━━━ Source material
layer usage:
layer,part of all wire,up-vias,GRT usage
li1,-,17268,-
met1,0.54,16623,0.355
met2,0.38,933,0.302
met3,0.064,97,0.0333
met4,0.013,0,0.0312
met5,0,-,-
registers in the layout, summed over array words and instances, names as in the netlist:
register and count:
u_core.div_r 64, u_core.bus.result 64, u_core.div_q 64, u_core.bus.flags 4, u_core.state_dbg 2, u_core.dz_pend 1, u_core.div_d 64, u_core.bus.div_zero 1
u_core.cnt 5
`config.mk`:
```
export PLATFORM = sky130hd
export DESIGN_NAME = prog_loader
export DESIGN_NICKNAME = d
export VERILOG_FILES = /design/src/rtl/prog_loader.sv
export SDC_FILE = /design/constraint.sdc
export NUM_CORES = 1
export LEC_CHECK = 0
export ABC_AREA = 0
export BUFFER_PORTS_ARGS = -buffer_cell sky130_fd_sc_hd__buf_2
export CAP_MARGIN = 10
export CORE_MARGIN = 2
export CORE_UTILIZATION = 53
export CTS_CLUSTER_DIAMETER = 60
export DETAILED_ROUTE_END_ITERATION = 6
export PLACE_DENSITY = 0.76
export SETUP_SLACK_MARGIN = 0.15
export SYNTH_ARGS = -nofsm -noshare
export SYNTH_HDL_FRONTEND = slang
export SYNTH_SLANG_ARGS = --single-unit
```
`constraint.sdc`:
```
create_clock -name CLK -period 2.5 [get_ports CLK]
set_clock_uncertainty 0.1 [all_clocks]
set_input_delay 0.5 -clock CLK [delete_from_list [all_inputs] [get_ports CLK]]
set_output_delay 0.5 -clock CLK [all_outputs]
set_load 0.02 [all_outputs]
```
`src/rtl/prog_loader.sv`:
```
// prog_loader: parses a framed byte-stream download and writes its payload
// into the 64 KiB program memory, then hands the memory port to the CPU.
//
// Frame: SYNC, ADDR_LO, ADDR_HI, LEN_LO, LEN_HI, LEN data bytes, CHK.
// A frame is good when the 8-bit sum of the data bytes plus CHK is zero.
// Each accepted data byte becomes a one-cycle memory write on the cycle after
// its handshake, so a byte per cycle is sustained. After a good frame the
// loader parks in DONE, releases CpuHold and muxes the CPU onto the memory
// port until the next reset.
module prog_loader #(
  parameter logic [7:0]  SYNC_BYTE = 8'hA5,
  parameter int unsigned TIMEOUT   = 1000000
) (
  input  logic        CLK,
  input  logic        RESETn,
  input  logic [7:0]  RxData,
  input  logic        RxValid,
  output logic        RxReady,
  input  logic [15:0] CpuAddress,
  input  logic        CpuWE,
  input  logic [7:0]  CpuDataOut,
  output logic [15:0] MemAddress,
  output logic        MemWE,
  output logic [7:0]  MemDataIn,
  output logic        CpuHold,
  output logic        Done,
  output logic        Error
);

  typedef enum logic [2:0] {
    ST_IDLE    = 3'd0,
    ST_ADDR_LO = 3'd1,
    ST_ADDR_HI = 3'd2,
    ST_LEN_LO  = 3'd3,
    ST_LEN_HI  = 3'd4,
    ST_DATA    = 3'd5,
    ST_CHECK   = 3'd6,
    ST_DONE    = 3'd7
  } state_t;

  // A zero TIMEOUT disables the inter-byte watchdog entirely.
  localparam bit          TIMEOUT_EN = (TIMEOUT != 32'd0);
  // The counter aborts on the edge where it would reach TIMEOUT idle cycles.
  localparam logic [31:0] IDLE_LAST  = TIMEOUT_EN ? 32'(TIMEOUT - 32'd1) : 32'd0;

  // 8-bit modular addition used for the running checksum.
  function automatic logic [7:0] add8(input logic [7:0] a, input logic [7:0] b);
    return a + b;
  endfunction

  state_t      state_r;
  state_t      state_s;
  logic [15:0] addr_r;
  logic [15:0] len_r;
  logic [7:0]  sum_r;
  logic [31:0] idle_r;
  logic        wr_en_r;
  logic [15:0] wr_addr_r;
  logic [7:0]  wr_data_r;
  logic        hold_r;
  logic        done_r;
  logic        error_r;
  logic        ready_r;

  logic        hs_s;
  logic        sync_s;
  logic        in_frame_s;
  logic        timeout_s;
  logic        data_hs_s;
  logic        chk_ok_s;
  logic        err_set_s;
  logic        err_clr_s;
  logic [15:0] len_full_s;

  assign hs_s       = RxValid && ready_r;
  assign sync_s     = (RxData == SYNC_BYTE);
  assign in_frame_s = (state_r != ST_IDLE) && (state_r != ST_DONE);
  assign timeout_s  = TIMEOUT_EN && in_frame_s && !hs_s && (idle_r == IDLE_LAST);
  assign data_hs_s  = hs_s && (state_r == ST_DATA);
  assign chk_ok_s   = (add8(sum_r, RxData) == 8'h00);
  assign len_full_s = {RxData, len_r[7:0]};
  // Only a SYNC seen while idle starts a frame; inside a frame it is payload.
  assign err_clr_s  = hs_s && (state_r == ST_IDLE) && sync_s;

  // Next-state decode: the watchdog overrides everything inside a frame.
  always_comb begin
    state_s   = state_r;
    err_set_s = 1'b0;
    if (timeout_s) begin
      state_s   = ST_IDLE;
      err_set_s = 1'b1;
    end else begin
      case (state_r)
        ST_IDLE: begin
          if (hs_s && sync_s) state_s = ST_ADDR_LO;
          else                state_s = ST_IDLE;
        end
        ST_ADDR_LO: begin
          if (hs_s) state_s = ST_ADDR_HI;
          else      state_s = ST_ADDR_LO;
        end
        ST_ADDR_HI: begin
          if (hs_s) state_s = ST_LEN_LO;
          else      state_s = ST_ADDR_HI;
        end
        ST_LEN_LO: begin
          if (hs_s) state_s = ST_LEN_HI;
          else      state_s = ST_LEN_LO;
        end
        ST_LEN_HI: begin
          if (hs_s) state_s = (len_full_s != 16'd0) ? ST_DATA : ST_CHECK;
          else      state_s = ST_LEN_HI;
        end
        ST_DATA: begin
          if (hs_s && (len_r == 16'd1)) state_s = ST_CHECK;
          else                          state_s = ST_DATA;
        end
        ST_CHECK: begin
          if (hs_s) begin
            if (chk_ok_s) begin
              state_s = ST_DONE;
            end else begin
              state_s   = ST_IDLE;
              err_set_s = 1'b1;
            end
          end else begin
            state_s = ST_CHECK;
          end
        end
        ST_DONE: begin
          state_s = ST_DONE;
        end
        default: begin
          state_s = ST_IDLE;
        end
      endcase
    end
  end

  // FSM state register.
  always_ff @(posedge CLK) begin
    if (!RESETn) state_r <= ST_IDLE;
    else         state_r <= state_s;
  end

  // Header assembly (little-endian) and per-byte address/length/checksum tracking.
  always_ff @(posedge CLK) begin
    if (!RESETn) begin
      addr_r <= 16'h0000;
      len_r  <= 16'h0000;
      sum_r  <= 8'h00;
    end else if (hs_s) begin
      case (state_r)
        ST_IDLE:    sum_r        <= 8'h00;
        ST_ADDR_LO: addr_r[7:0]  <= RxData;
        ST_ADDR_HI: addr_r[15:8] <= RxData;
        ST_LEN_LO:  len_r[7:0]   <= RxData;
        ST_LEN_HI:  len_r[15:8]  <= RxData;
        ST_DATA: begin
          addr_r <= addr_r + 16'd1;
          len_r  <= len_r - 16'd1;
          sum_r  <= add8(sum_r, RxData);
        end
        default: begin
        end
      endcase
    end
  end

  // One-cycle write pulse registered from the data-byte handshake; reset kills a pending write.
  always_ff @(posedge CLK) begin
    if (!RESETn) begin
      wr_en_r   <= 1'b0;
      wr_addr_r <= 16'h0000;
      wr_data_r <= 8'h00;
    end else begin
      wr_en_r <= data_hs_s;
      if (data_hs_s) begin
        wr_addr_r <= addr_r;
        wr_data_r <= RxData;
      end
    end
  end

  // Inter-byte idle counter: runs only inside a frame and clears on every handshake.
  always_ff @(posedge CLK) begin
    if (!RESETn) begin
      idle_r <= 32'd0;
    end else if (TIMEOUT_EN && in_frame_s && !hs_s && !timeout_s) begin
      idle_r <= idle_r + 32'd1;
    end else begin
      idle_r <= 32'd0;
    end
  end

  // Status flags and memory ownership, registered from the next state.
  always_ff @(posedge CLK) begin
    if (!RESETn) begin
      hold_r  <= 1'b1;
      done_r  <= 1'b0;
      ready_r <= 1'b1;
      error_r <= 1'b0;
    end else begin
      hold_r  <= (state_s != ST_DONE);
      done_r  <= (state_s == ST_DONE);
      ready_r <= (state_s != ST_DONE);
      if (err_set_s)      error_r <= 1'b1;
      else if (err_clr_s) error_r <= 1'b0;
      else                error_r <= error_r;
    end
  end

  assign RxReady = ready_r;
  assign CpuHold = hold_r;
  assign Done    = done_r;
  assign Error   = error_r;

  // While held, the CPU has no path to the memory write enable.
  assign MemAddress = hold_r ? wr_addr_r : CpuAddress;
  assign MemWE      = hold_r ? wr_en_r   : CpuWE;
  assign MemDataIn  = hold_r ? wr_data_r : CpuDataOut;

endmodule
```
==> impl_results.md, run 1 <==
- Worst skew pair latency: 0.37 ns
- #FFs+latches synth: 103
- Dpl hpwl: 10280 µm
- First-pass GRT wire length: 23190 µm
- Hold Crit Start: RxData[1]
- Syn Nets: 733
- Dpl cells: 890
- H-tree levels: 3
- WL/cell: 15.42 µm
- Number of flops mapped to enable cells by yosys: 0
- Antenna Cells: 0
- Synth area leaders: dfxtp_1 (38%), nand2_1 (5.9%), nor2_1 (5.3%)
- Setup TNS: -0.03910 ns
- Worst-margin pin slew: 0.5006 ns
- FMAX: 393.8 MHz
- DR DRC count: 0
- Critical Path RT: 2.67 ns
- R2r startpoint: sum_r[0]
- Post-Syn Area per Cell: 8.015 µm²
- Post-route ant nets: 0
- Die Area: 11190 µm²
- Yosys top cell area share: 0.3756
- Clock group share of total power: 0.395
- Worst Path Class, Setup: flip-flop to flip-flop
- RSZ-0062 raised after global routing: yes
- Maxcap violations: 0
- Status: finished, violations left
- FF-to-FF End: RxReady
- Switching Share: 0.2289
- Grt total ovfl: 0
- Psw: 0.6743 mW
- Initial Util: 0.5391
- Routed vias/inst: 5.750
- Final Hold Viols: 0
- CP arrival: 2.71 ns
- Vias: 5215
- Flop2flop setup slack: -0.04 ns
- Core ar.: 10180 µm²
- Die Y-Extent: 105.8 µm
- Floorplan row count: 37
- Cell Count, Final, Fillers Out: 907
- Layout cells sized above 1: 0.2244
- Placed Area: 6217 µm²
- Yosys cell types: 57
- Multi-input gate area: 3304 µm²
- Hold Crit Endpoint: wr_data_r[1]
- Yosys top cell by area: dfxtp_1
- Slowest CP cell: fa_2
- PnR worst setup slack: -0.03910 ns
- Post-synth top flop: dfxtp_1
- Final setup fails: 1
- Number of buffers added on ports: 64
- Power Dens Cells: 454.5 nW/µm²
- Final Cell Area: 6482 µm²
- Clock buffer count from CTS: 9
- Ports: 65
- Die X: 105.8 µm
- CP cell instances: ha_4, fa_2, a21o_1, a21oi_2, xor2_1, and4_1, and4_4, o31a_1, or3b_1
- Netlist Area Pre-Place: 5490 µm²
- Share of total power in combinational logic: 0.048
- IR drop worst, VDD: 315.2 µV
- # nets final: 814
- Initial DRC count: 342
- Antenna violations before repair: 0
- Async SR Flop Fraction: 0
- Crit-path max cell delay: 0.36 ns
- Cell-internal power: 2.272 mW
- Failing checks: negative setup slack
- Clk sink count: 103
- Leakage: 2.527 nW
- Bufs on Longest Clock Path: 2
- Worst Setup Slack post-DPL: -0.4443 ns
- Sequential power share: 0.556
- Vias in the first global route: 4897
- Clk root buf: clkbuf_8
- Worst Hold Class: input port to flip-flop
- Critical Path End Type: flip-flop
- 1st-pass router iterations: 5
- GRT Total Usage: 0.2542
- R2R depth: 9
- Post-layout min period: 2.539 ns
- Mapped Cells: 685
- Synth warn: 0
- Fill cells: 917
- Worst-path clk slew: 0.10 ns
- Area growth syn-to-layout: 18.07%
- Sequential area share after synthesis: 0.3756
- Hold path depth: 3
- CTS tree: yes
- CP max FO: 3
- Largest net degree at the start of global routing: 58
- Core Util, Final: 0.6365
- Slew Limit Headroom: 0.6658
- Fin. max-slew vios: 0
- Routability congestion estimate: 0.8924
- Post-route clock period utilization: 1.016
- Worst Setup Start Kind: flip-flop
- FF+latch area: 2066 µm²
- Detailed Route WL: 13980 µm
━━━━━━
• The problem: Among the records, find all lines that include the string "watchdog" and return them.

• Output of the task:
  // A zero TIMEOUT disables the inter-byte watchdog entirely.
  // Next-state decode: the watchdog overrides everything inside a frame.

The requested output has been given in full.